FakeApp, cos'è e come funziona in breve l'app per creare video fasulli

Grazie ai suoi algoritmi di deep learning, FakeApp riconosce i volti presenti nei video e permette di sostituirli con i visi di altre persone. Ecco come funziona.
FakeApp, cos'è e come funziona in breve l'app per creare video fasulli

In questi giorni si è fatto un gran parlare di FakeApp, un’applicazione scritta in Java che è nata per gioco ma che dimostra come anche i video, a breve, possano essere facilmente manipolati.

FakeApp pone una vera e propria pietra miliare perché dimostra come utilizzando il deep learning (vedere Intelligenza artificiale, cos’è e qual è la differenza con il machine learning) sia possibile modificare un volto raffigurato in un video sostituendolo con il viso di un’altra persona.

I video sono composti da frame, immagini che combinate assieme formano una sequenza filmata. Cosa succederebbe se un software o meglio un’intelligenza artificiale riuscisse a riconoscere il volto di una stessa persona, sostituendolo con le immagini di un altro soggetto? Che una persona potrebbe essere ritratta in pose in cui non si è mai posta e compiere azioni mai realizzate davvero.

Il bello (o il brutto, a seconda dei punti di vista…) di FakeApp è che il programma riconosce e sostituisce i volti servendosi di hardware di media potenza, quale può essere quello che compone i PC generalmente utilizzati dai videogiocatori.
Inoltre, le immagini del volto sono dinamiche e ciò che si ottiene è un surrogato del video originale, una versione falsa che però – soprattutto nelle realizzazioni meglio riuscite – sembra davvero ritrarre un’altra persona.

Il video che proponiamo di seguito sembra ritrarre l’attrice britannica Daisy Ridley. In realtà il corpo non è il suo: il suo viso, con le varie espressioni, è stato sovrapposto a quello di un altro soggetto proprio usando FakeApp.


Per usare FakeApp, al momento ospitata sui server MEGA, è necessario un PC equipaggiato con una scheda grafica NVidia, i driver CUDA 8.0 e il noto software FFmpeg.
Dopo aver “addestrato” FakeApp proponendogli i volti dei due soggetti (quello presente nel video originale e quello da sostituire), l’applicazione procederà con l'”assemblaggio” e la produzione del filmato finale.

Certo, per arrivare a ottenere risultati di qualità è necessario tanto impegno e molta pazienza ma l’autore di FakeApp ha dimostrato concretamente ciò che si può fare con la sua “creatura”.

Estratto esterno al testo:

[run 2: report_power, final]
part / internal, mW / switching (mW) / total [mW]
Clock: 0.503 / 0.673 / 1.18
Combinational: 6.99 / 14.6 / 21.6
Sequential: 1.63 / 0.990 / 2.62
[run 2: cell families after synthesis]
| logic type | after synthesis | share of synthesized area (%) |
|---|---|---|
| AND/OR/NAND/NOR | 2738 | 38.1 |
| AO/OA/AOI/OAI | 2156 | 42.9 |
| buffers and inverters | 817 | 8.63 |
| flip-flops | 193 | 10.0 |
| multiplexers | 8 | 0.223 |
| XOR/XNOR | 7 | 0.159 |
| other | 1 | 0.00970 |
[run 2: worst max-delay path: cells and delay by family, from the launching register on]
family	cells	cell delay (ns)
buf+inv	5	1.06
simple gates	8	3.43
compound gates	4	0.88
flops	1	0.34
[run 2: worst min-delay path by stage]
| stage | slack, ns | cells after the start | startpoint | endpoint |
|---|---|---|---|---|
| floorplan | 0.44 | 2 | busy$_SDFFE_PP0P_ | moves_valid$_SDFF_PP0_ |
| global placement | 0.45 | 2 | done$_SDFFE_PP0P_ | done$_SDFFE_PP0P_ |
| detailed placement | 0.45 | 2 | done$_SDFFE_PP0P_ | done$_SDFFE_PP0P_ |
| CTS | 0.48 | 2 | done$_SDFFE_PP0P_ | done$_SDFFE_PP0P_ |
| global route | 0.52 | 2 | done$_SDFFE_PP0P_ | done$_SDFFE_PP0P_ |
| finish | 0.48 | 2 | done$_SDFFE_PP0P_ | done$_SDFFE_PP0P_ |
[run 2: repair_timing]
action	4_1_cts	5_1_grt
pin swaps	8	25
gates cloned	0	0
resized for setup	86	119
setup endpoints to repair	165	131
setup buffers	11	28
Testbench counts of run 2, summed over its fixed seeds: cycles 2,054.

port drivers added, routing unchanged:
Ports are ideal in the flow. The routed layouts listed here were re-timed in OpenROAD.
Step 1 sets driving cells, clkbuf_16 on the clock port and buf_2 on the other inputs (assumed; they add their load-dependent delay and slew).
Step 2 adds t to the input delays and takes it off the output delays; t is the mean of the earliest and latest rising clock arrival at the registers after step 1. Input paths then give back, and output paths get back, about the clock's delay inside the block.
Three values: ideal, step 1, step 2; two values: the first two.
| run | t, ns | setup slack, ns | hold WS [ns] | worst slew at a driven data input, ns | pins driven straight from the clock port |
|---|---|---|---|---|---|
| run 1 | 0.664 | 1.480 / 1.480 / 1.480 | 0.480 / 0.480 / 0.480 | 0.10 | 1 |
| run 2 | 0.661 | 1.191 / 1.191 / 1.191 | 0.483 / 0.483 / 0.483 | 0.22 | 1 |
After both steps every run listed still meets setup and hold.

La chiave di volta risiede nella scelta di immagini “compatibili” con il video sul quale si desidera intervenire.
FakeApp usa certamente la tecnica chiamata HOG (Histogram of oriented gradients) o istogramma di gradienti orientati: si tratta di un meccanismo sfruttato nella computer vision e nell’elaborazione delle immagini per il riconoscimento automatico degli oggetti. La tecnica conta le occorrenze dell’orientamento del gradiente in porzioni localizzate di un’immagine. In altre parole verifica come sono disposti i pixel in un’immagine esaminandone le caratteristiche comuni.

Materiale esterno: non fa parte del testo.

This design comes from an exercise in tuning for small area and a short achievable clock period on the open sky130 flow, not from production work. Function was not checked in any run shown here: the RTL went through the layout flow alone.

==> flow/design.v, too long to show whole: its modules and the start of the top module <==
// module mult16_top: 17 lines
// module mul_aoi21: 3 lines
// module mul_fa: 4 lines
// module mul_inv: 3 lines
// module mul_mux2i: 3 lines
// module mul_nand2: 3 lines
// module mul_nor2: 3 lines
// module mul_oai21: 3 lines
// module mul_xnor2: 3 lines
// module mul_xor2: 3 lines
// module multiplier_16bit: 1840 lines
module mult16_top (
  input         clk,
  input  [15:0] a,
  input  [15:0] b,
  output [31:0] p
);
  // ...
==> flow/flow/run.sh <==
#!/bin/bash
# The standard layout (the standard.sh), except that the input and output
# port buffers are buf_2 cells and clock tree synthesis inserts no dummy loads.
# All of the flow's output goes to standard.log.
set -e
export BUFFER_PORTS_ARGS="-buffer_cell sky130_fd_sc_hd__buf_2"
export CTS_ARGS="-sink_clustering_enable -repair_clock_nets -dont_use_dummy_load -buf_list sky130_fd_sc_hd__clkbuf_8 -sink_clustering_size 64 -sink_clustering_max_diameter 300"
bash standard.sh > standard.log 2>&1
==> flow/standard.sh <==
#!/bin/bash
# synth_recipe.tcl (not shown) runs the flow's synth.tcl, then flattens the netlist and writes it again
# the make line also repeats each setting of config.mk as NAME=value (left out here)
make -C /OpenROAD-flow-scripts/flow DESIGN_CONFIG=/design/flow/config.mk WORK_HOME=/design/flow/orfs CLKGATE_MAP_FILE= SYNTH_SCRIPT=/design/flow/synth_recipe.tcl "${@:-finish}"
==> flow/config.mk <==
export PLATFORM = sky130hd
export DESIGN_NAME = mult16_top
export DESIGN_NICKNAME = mult16_top
export VERILOG_FILES = /design/flow/design.v
export SDC_FILE = /design/flow/constraint.sdc
export NUM_CORES = 4
export LEC_CHECK = 0
export CAP_MARGIN = 20
export CORE_MARGIN = 2
export CORE_UTILIZATION = 40
export CTS_BUF_LIST = sky130_fd_sc_hd__clkbuf_8
export CTS_CLUSTER_DIAMETER = 300
export CTS_CLUSTER_SIZE = 64
export SLEW_MARGIN = 20
export SYNTH_HIERARCHICAL = 1
export SYNTH_MINIMUM_KEEP_SIZE = 0
==> flow/constraint.sdc <==
create_clock -name core_clock -period 15.0 [get_ports {clk}]
set_input_delay 3.0000 -clock core_clock [delete_from_list [all_inputs] [get_ports {clk}]]
set_output_delay 3.0000 -clock core_clock [all_outputs]
set_load 0.01 [all_outputs]
==> results by group, run 1 <==
GRT
  • Met3 GRT Util: 3.80%
  • Highest-utilization routing layer at the global route stage: met2
  • Global-route wire length before repair: 31.8 mm

Placed design
  • Post-DP Area: 8700 sq um
  • Detailed Place HPWL: 15.7 mm
  • PortBufs: 64
  • Worst slack at placement: 9.56 ns

Drt
  • Vias: 5799
  • Antenna viol nets, final: 0

Clock tree
  • CTS H-tree lvls: 3
  • Sinks on Clock Net: 64
  • Total CTS buffers: 9

Flow run
  • Max-cap violations: 0

Synth
  • Post-synthesis simple-gate area fraction: 14.3%
  • Number of enable flip-flop cells after synthesis: 0
  • Total number of yosys warnings: 7
  • Avg Cell Area, Syn: 9.10 sq um
  • Yosys cell types: 11
  • Cell area after synthesis: 8280 sq um

Timing
  • Final setup slack of the worst path: 9.55 ns
  • Least-Margin Pin Slew: 0.881 ns

Layout
  • Area of combinational cells with multiple inputs: 6210 sq um
  • Count of inserted antenna diode cells: 0
  • Seq. cell area: 1280 sq um
  • Final-layout non-clock buffer area share: 3.63%

Setup path
  • Arrival @ worst endpoint: 5.70 ns
  • Most repeated library cell on the critical path: sky130_fd_sc_hd__fa_1
  • Critical Path Start: b_r[8]$_DFF_P_
  • Kind of capture point of the worst setup path: flop
  • Crit path required time: 15.25 ns
  • Top cell family by delay on the critical path: adder cells
  • CP Cell Sequence: inv_1 -> nor2_1 -> fa_1 -> fa_1 -> fa_1 -> fa_1 -> xnor2_1 -> xnor2_1 -> nand2_1 -> xnor2_1 -> mux2i_1 -> xor2_1 -> nand2_1 -> inv_1 -> a21oi_2 -> inv_1 -> a21oi_2 -> o21ai_1 -> a21oi_2 -> xor2_1

Die
  • Number of tapcells: 270
  • Die width: 148 um
  • Placeable core region: 20300 sq um

Status
  • Run status: finished clean

Min path
  • Worst hold path class: reg2reg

Confrontando le informazioni raccolte con un archivio di immagini, è possibile raccogliere quelle che sono simili e hanno caratteristiche comparabili.
Utilizzando poi operazioni come convolution e pooling, vere e proprie pietre miliari nelle applicazioni per il deep learning, le immagini vengono classificate ed è possibile selezionare quelle che consentiranno di ottenere il risultato migliore.
Il meccanismo è gestito mediante l’uso di autoencoder capaci di codificare una rappresentazione delle immagini utilizzabili per comporre il video finale.

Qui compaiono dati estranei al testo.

From an optimization exercise on the open Yosys and OpenROAD flow, aimed at small area; shortcuts taken in it are not production practice. In this exercise RTL edits were held to simulation tests only and were not proved equivalent to the original. Power and IR drop assume default switching activity.

[run.sh]
#!/bin/bash
# synth_recipe.tcl (not shown) runs the flow's synth.tcl, then flattens the netlist and writes it again
# the make line also repeats each setting of config.mk as NAME=value (left out here)
make -C /OpenROAD-flow-scripts/flow DESIGN_CONFIG=/design/flow/config.mk WORK_HOME=/design/flow/orfs CLKGATE_MAP_FILE= SYNTH_SCRIPT=/design/flow/synth_recipe.tcl finish
[config.mk]
export PLATFORM = sky130hd
export DESIGN_NAME = Snake
export DESIGN_NICKNAME = Snake
export VERILOG_FILES = /design/flow/design.v
export SDC_FILE = /design/flow/constraint.sdc
export NUM_CORES = 4
export LEC_CHECK = 0
export CAP_MARGIN = 20
export CORE_MARGIN = 2
export CORE_UTILIZATION = 40
export SLEW_MARGIN = 20
[design.v]
module Snake (
  input wire clk,
  input reset, left, right, up, down,
  output h_sync, v_sync,
  output [3:0] red, green, blue
);
  function automatic [10:0] inc11(input [10:0] a);
    integer i; reg c;
    begin c = 1'b1; for (i = 0; i < 11; i = i + 1) begin inc11[i] = a[i] ^ c; c = c & a[i]; end end
  endfunction
  function automatic [10:0] add11(input [10:0] a, input [10:0] b);
    integer i; reg c;
    begin c = 1'b0; for (i = 0; i < 11; i = i + 1) begin add11[i] = a[i] ^ b[i] ^ c; c = (a[i] & b[i]) | (c & (a[i] ^ b[i])); end end
  endfunction
  function automatic [10:0] sub11(input [10:0] a, input [10:0] b);
    integer i; reg c;
    begin c = 1'b1; for (i = 0; i < 11; i = i + 1) begin sub11[i] = a[i] ^ ~b[i] ^ c; c = (a[i] & ~b[i]) | (c & (a[i] | ~b[i])); end end
  endfunction
  function automatic lt11(input [10:0] a, input [10:0] b);
    integer i; reg l;
    begin l = 1'b0; for (i = 0; i < 11; i = i + 1) l = (~a[i] & b[i]) | (~a[i] & l) | (b[i] & l); lt11 = l; end
  endfunction
  reg [1:0] ph;    
  reg       run;   
  always @(posedge clk) begin
    run <= ~reset;
    if (reset) ph <= 2'b00;
    else       ph <= {ph[0], ~ph[1]};
  end
  wire en = run & (ph == 2'b00);
  localparam [16:0] TERM = 17'h151ae;
  reg  [16:0] lf;
  wire upd = (lf == TERM);
  always @(posedge clk) begin
    if (reset | upd) lf <= {16'd0, ~reset};
    else             lf <= {lf[15:0], ~(lf[16] ^ lf[13])};
  end
  reg [9:0] cx, cy;
  wire cx_end = cx[9] & cx[8] & cx[5];             
  wire cy_end = cy[9] & cy[3] & cy[2] & cy[0];     
  always @(posedge clk) begin
    if (reset) begin
      cx <= 10'd0;
      cy <= 10'd0;
    end else if (en) begin
      if (cx_end) begin
        cx <= 10'd0;
        cy <= cy_end ? 10'd0 : inc11({1'b0, cy});
      end else
        cx <= inc11({1'b0, cx});
    end
  end
  wire cx0 = (cx == 10'd0);
  wire disp = ~cx0 & lt11({1'b0, cx}, 11'd641) & lt11({1'b0, cy}, 11'd480);
  wire hs_p = ~lt11({1'b0, cx}, 11'd657) & lt11({1'b0, cx}, 11'd753);
  wire vs_p = cx0 ? ((cy == 10'd491) | (cy == 10'd492)) : ((cy == 10'd490) | (cy == 10'd491));
  wire bx   = (~cx0 & lt11({1'b0, cx}, 11'd16)) | (~lt11({1'b0, cx}, 11'd631) & lt11({1'b0, cx}, 11'd642));
  wire by   = cx0 ? (((cy != 10'd0) & lt11({1'b0, cy}, 11'd16)) | (~lt11({1'b0, cy}, 11'd466) & lt11({1'b0, cy}, 11'd482)))
                  : (lt11({1'b0, cy}, 11'd15) | (~lt11({1'b0, cy}, 11'd465) & lt11({1'b0, cy}, 11'd481)));
  wire brd  = bx | by;
  assign h_sync = ~hs_p;
  assign v_sync = ~vs_p;
  reg [5:0] rc;    
  always @(posedge clk) begin
    if (reset)   rc <= 6'd63;
    else if (en) rc <= inc11({5'b0, rc});
  end
  reg [5:0] aidx;   
  reg       aset;   
  reg [8:0] tx, ty;
  always @(*) begin
    case (aidx[4:0])
      5'd0: tx = 9'd20;
      5'd1: tx = 9'd20;
      5'd2: tx = 9'd40;
      5'd3: tx = 9'd60;
      5'd4: tx = 9'd80;
      5'd5: tx = 9'd100;
      5'd6: tx = 9'd120;
      5'd7: tx = 9'd140;
      5'd8: tx = 9'd160;
      5'd9: tx = 9'd180;
      5'd10: tx = 9'd200;
      5'd11: tx = 9'd220;
      5'd12: tx = 9'd240;
      5'd13: tx = 9'd260;
      5'd14: tx = 9'd280;
      5'd15: tx = 9'd300;
      5'd16: tx = 9'd320;
      5'd17: tx = 9'd340;
      5'd18: tx = 9'd360;
      5'd19: tx = 9'd380;
      5'd20: tx = 9'd0;
      5'd21: tx = 9'd20;
      5'd22: tx = 9'd40;
      5'd23: tx = 9'd60;
      5'd24: tx = 9'd80;
      5'd25: tx = 9'd100;
      5'd26: tx = 9'd120;
      5'd27: tx = 9'd140;
      5'd28: tx = 9'd160;
      5'd29: tx = 9'd180;
      5'd30: tx = 9'd200;
      5'd31: tx = 9'd220;
      default: tx = 9'd0;
    endcase
    case (aidx)
      6'd0: ty = 9'd100;
      6'd1: ty = 9'd110;
      6'd2: ty = 9'd120;
      6'd3: ty = 9'd130;
      6'd4: ty = 9'd140;
      6'd5: ty = 9'd150;
      6'd6: ty = 9'd160;
      6'd7: ty = 9'd170;
      6'd8: ty = 9'd180;
      6'd9: ty = 9'd190;
      6'd10: ty = 9'd200;
      6'd11: ty = 9'd210;
      6'd12: ty = 9'd220;
      6'd13: ty = 9'd230;
      6'd14: ty = 9'd240;
      6'd15: ty = 9'd0;
      6'd16: ty = 9'd10;
      6'd17: ty = 9'd20;
      6'd18: ty = 9'd30;
      6'd19: ty = 9'd40;
      6'd20: ty = 9'd50;
      6'd21: ty = 9'd60;
      6'd22: ty = 9'd70;
      6'd23: ty = 9'd80;
      6'd24: ty = 9'd90;
      6'd25: ty = 9'd100;
      6'd26: ty = 9'd110;
      6'd27: ty = 9'd120;
      6'd28: ty = 9'd130;
      6'd29: ty = 9'd140;
      6'd30: ty = 9'd150;
      6'd31: ty = 9'd160;
      6'd32: ty = 9'd170;
      6'd33: ty = 9'd180;
      6'd34: ty = 9'd190;
      6'd35: ty = 9'd200;
      6'd36: ty = 9'd210;
      6'd37: ty = 9'd220;
      6'd38: ty = 9'd230;
      6'd39: ty = 9'd240;
      6'd40: ty = 9'd0;
      6'd41: ty = 9'd10;
      6'd42: ty = 9'd8;
      6'd43: ty = 9'd18;
      6'd44: ty = 9'd28;
      6'd45: ty = 9'd38;
      6'd46: ty = 9'd48;
      6'd47: ty = 9'd58;
      6'd48: ty = 9'd68;
      6'd49: ty = 9'd78;
      6'd50: ty = 9'd88;
      6'd51: ty = 9'd98;
      6'd52: ty = 9'd108;
      6'd53: ty = 9'd118;
      6'd54: ty = 9'd20;
      6'd55: ty = 9'd20;
      6'd56: ty = 9'd20;
      6'd57: ty = 9'd30;
      6'd58: ty = 9'd40;
      6'd59: ty = 9'd50;
      6'd60: ty = 9'd60;
      6'd61: ty = 9'd70;
      6'd62: ty = 9'd80;
      6'd63: ty = 9'd90;
      default: ty = 9'd0;
    endcase
  end
  wire [8:0] ax = aset ? tx : 9'd350;
  wire [8:0] ay = aset ? ty : 9'd300;
  reg       mv;      
  reg [1:0] mdir;    
  always @(posedge clk) begin
    if (reset) mv <= 1'b0;
    else if (left | right | up | down) mv <= 1'b1;
    if (left)       mdir <= 2'd0;
    else if (right) mdir <= 2'd1;
    else if (up)    mdir <= 2'd2;
    else if (down)  mdir <= 2'd3;
  end
  reg [9:0] s1x, s10x;
  reg [8:0] s1y, s10y;
  reg [1:0] hd0, hd1, hd2, hd3, hd4, hd5, hd6, hd7, hd8, hd9;
  reg [3:0] cnt;
  wire lv = (cnt != 4'd0);
  wire ov = (cnt == 4'd10);
  wire [9:0] dx_l = (lv & ~hd0[1]) ? (hd0[0] ? 10'd5 : -10'd5) : 10'd0;
  wire [8:0] dy_l = (lv &  hd0[1]) ? (hd0[0] ? 9'd5  : -9'd5)  : 9'd0;
  wire [9:0] dx_o = (ov & ~hd9[1]) ? (hd9[0] ? 10'd5 : -10'd5) : 10'd0;
  wire [8:0] dy_o = (ov &  hd9[1]) ? (hd9[0] ? 9'd5  : -9'd5)  : 9'd0;
  wire [10:0] s0xw = add11({1'b0, s1x}, {1'b0, dx_l});
  wire [10:0] s0yw = add11({2'b0, s1y}, {2'b0, dy_l});
  wire [10:0] s10xn = add11({1'b0, s10x}, {1'b0, dx_o});
  wire [10:0] s10yn = add11({2'b0, s10y}, {2'b0, dy_o});
  wire [9:0] s0x = s0xw[9:0];
  wire [8:0] s0y = s0yw[8:0];
  always @(posedge clk) begin
    if (reset) begin
      s1x <= 10'd320; s1y <= 9'd240;
      s10x <= 10'd320; s10y <= 9'd240;
      cnt <= 4'd0;
    end else if (upd) begin
      s1x <= s0x; s1y <= s0y;
      s10x <= s10xn[9:0]; s10y <= s10yn[8:0];
      if (mv & ~ov) cnt <= inc11({7'b0, cnt});
    end
  end
  always @(posedge clk) begin
    if (upd) begin
      hd9 <= hd8; hd8 <= hd7; hd7 <= hd6; hd6 <= hd5; hd5 <= hd4;
      hd4 <= hd3; hd3 <= hd2; hd2 <= hd1; hd1 <= hd0; hd0 <= mdir;
    end
  end
  reg pa, apl, snk, hd, go, R, G, B;
  function automatic in19(input [10:0] d);
    in19 = (d[10:4] == 7'd0) & (d[3:0] != 4'd0) & ~(d[3] & (d[2] | d[1]));
  endfunction
  wire [10:0] cxm = add11({1'b0, cx}, 11'd2038);
  wire [10:0] cym = add11({1'b0, cy}, 11'd2038);
  wire cxl = lt11({1'b0, cx}, 11'd10);
  wire cyl = lt11({1'b0, cy}, 11'd10);
  wire in_apple = in19(sub11({1'b0, cx}, {2'b0, ax})) & in19(sub11({1'b0, cy}, {2'b0, ay}));
  wire in_body  = lt11({1'b0, s1x}, {1'b0, cx}) & (cxl | lt11({1'b0, cxm[9:0]}, {1'b0, s10x})) &
                  lt11({2'b0, s1y}, {1'b0, cy}) & (cyl | lt11({1'b0, cym[9:0]}, {2'b0, s10y}));
  wire in_head  = in19(sub11({1'b0, cx}, {1'b0, s0x})) & in19(sub11({1'b0, cy}, {2'b0, s0y}));
  always @(posedge clk) begin
    if (reset) begin
      pa <= 1'b0; apl <= 1'b0; snk <= 1'b0; hd <= 1'b0; go <= 1'b1;
      R <= 1'b0; G <= 1'b0; B <= 1'b0;
      aset <= 1'b0;
    end else if (en) begin
      pa  <= in_apple;
      apl <= pa;
      snk <= in_body;
      hd  <= in_head;
      go  <= brd & (snk | hd);
      R   <= disp & apl & ~go;
      G   <= disp & snk & ~go;
      B   <= disp & (brd | hd | go);
      if (apl & hd) aset <= 1'b1;
    end
  end
  always @(posedge clk)
    if (en & apl & hd) aidx <= rc;
  assign red   = {4{R}};
  assign green = {4{G}};
  assign blue  = {4{B}};
endmodule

In futuro non bisognerà avere fiuto solamente per le fake news (Fake news: cosa sono, come riconoscerle e perché sono diventate un problema), non si dovranno sviluppare solamente abilità nel riconoscimento dei fotomontaggi (ne abbiamo parlato nello stesso articolo sulle fake news) ma si dovrà essere sempre più critici e dubbiosi anche rispetto all’attendibilità dei video pubblicati in rete.
Se FakeApp è in grado di produrre video dalla qualità davvero stupefacente, figurarsi che cosa è possibile ottenere con hardware più potente e soprattutto sfruttando la potenza delle risorse condivise sul cloud dai vari provider come Google, Amazon e Microsoft.